An excited debate at once sprung up in the House, and in the course of it I was stated to be the offending Justice referred to. Thereupon the members for California vouched for my loyalty during the war. Other members wished to know whether an anonymous article in a newspaper was to be considered sufficient evidence to authorize a committee of the House to enquire into the private conversation of members of the Supreme Court. The mover of the resolution, Mr. Scofield, declared that he knew nothing of the truth of the statement in the paper, but deemed it sufficient authority for his action, and moved the previous question on the resolution. Several of the members protested against the resolution, declaring that it was unworthy of the House to direct an investigation into the conduct of a judicial officer upon a mere newspaper statement. But it was of no use. The resolution was adopted by a vote of 97 to 57—34 not voting. Some members, indeed, voted for its passage, stating that it was due to myself that I should be vindicated from the charge implied in the debate; the force of which reason I have never been able to appreciate.

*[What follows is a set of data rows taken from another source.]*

**config.mk**
```make
export PLATFORM = sky130hd
export DESIGN_NAME = gate_guard
export DESIGN_NICKNAME = d
export VERILOG_FILES = /design/src/rtl/gate_guard_pkg.sv /design/src/rtl/gg_mode_sel.sv /design/src/rtl/gg_cmd_map.sv /design/src/rtl/gg_phase_fsm.sv /design/src/rtl/gate_guard.sv
export SDC_FILE = /design/constraint.sdc
export NUM_CORES = 1
export LEC_CHECK = 0
export BUFFER_PORTS_ARGS = -buffer_cell sky130_fd_sc_hd__buf_2
export CAP_MARGIN = 15
export CORE_AREA = 2 2 69 71
export CTS_CLUSTER_DIAMETER = 40
export CTS_CLUSTER_SIZE = 10
export DETAILED_ROUTE_END_ITERATION = 6
export DIE_AREA = 0 0 71 73
export GPL_ROUTABILITY_DRIVEN = 0
export GPL_TIMING_DRIVEN = 0
export PLACE_DENSITY = 0.67
export SLEW_MARGIN = 5
export SYNTH_ARGS = -nofsm -noshare
export SYNTH_HDL_FRONTEND = slang
export SYNTH_SLANG_ARGS = --single-unit
```
**constraint.sdc**
```tcl
create_clock -name clk -period 4.1 [get_ports clk]
set_clock_uncertainty 0.05 [all_clocks]
set_input_delay 0.82 -clock clk [delete_from_list [all_inputs] [get_ports clk]]
set_output_delay 0.82 -clock clk [all_outputs]
set_load 0.01 [all_outputs]
```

The resolution was evidently intended to intimidate me, and to act as a warning to all the Judges as to what they might expect if they presumed to question the wisdom or validity of the reconstruction measures of Congress. What little effect it had on me my subsequent course in the McArdle case probably showed to the House. I had only one feeling for the movement—that of profound contempt; and I believe that a similar feeling was entertained by every right-thinking person having any knowledge of the proceeding.

The facts of the case soon became generally known, and created a good deal of merriment in Washington. But all through the country the wildest stories were circulated. Communications of a sensational character relating to the matter were published in the leading journals. Here is one which appeared in the New York Evening Post from its correspondent:

"It is the intention of the committee to examine the matter thoroughly, and in view of this a large number of witnesses have been summoned to appear on Friday.

"The friends of Justice Field are endeavoring to hush the matter up, and, if possible, to avert an investigation; but in this they will be disappointed, for the members of the Judiciary Committee express themselves firmly determined to sift the case, and will not hesitate to report articles of impeachment against Justice Field if the statements are proved."

Other papers called for the strictest scrutiny and the presentation of articles of impeachment, representing that I was terribly frightened by the threatened exposure. So for some months I was amused reading about my supposed terrible excitement in anticipation of a threatened removal from office. But, as soon as the author of the objectionable observations was ascertained, the ridiculous nature of the subsequent proceedings became manifest. The Chairman of the Judiciary Committee, Mr. Wilson, of Iowa, occupied a seat next to me at Mr. Ward's dinner, and knew, of course, that, so far as I was concerned, the whole story was without foundation. And so he said to his associates on the Judiciary Comnfittee.

Near the close of the session—on June 18th, 1868—the committee were discharged from the further consideration of the resolution, and it was laid on the table—a proceeding which was equivalent to its indefinite postponement.

The amusing mistake which gave rise to this episode in the lower house of Congress would be unworthy of the notice I have taken of it, except that it illustrates the virulent and vindictive spirit which occasionally burst forth for some time after the close of the war, and which, it is to be greatly regretted, is not yet wholly extinguished.

[1] Congressional Globe, 39th Congress, 2d Session, Part I., pp. 646-649.

When the bill reached the Senate it was referred to the Judiciary Committee, and by them to a sub-committee of which Mr. Stewart, Senator from Nevada, was chairman. He retained it until late in the session, and upon his advice, the committee then recommended its indefinite postponement. The bill was thus disposed of.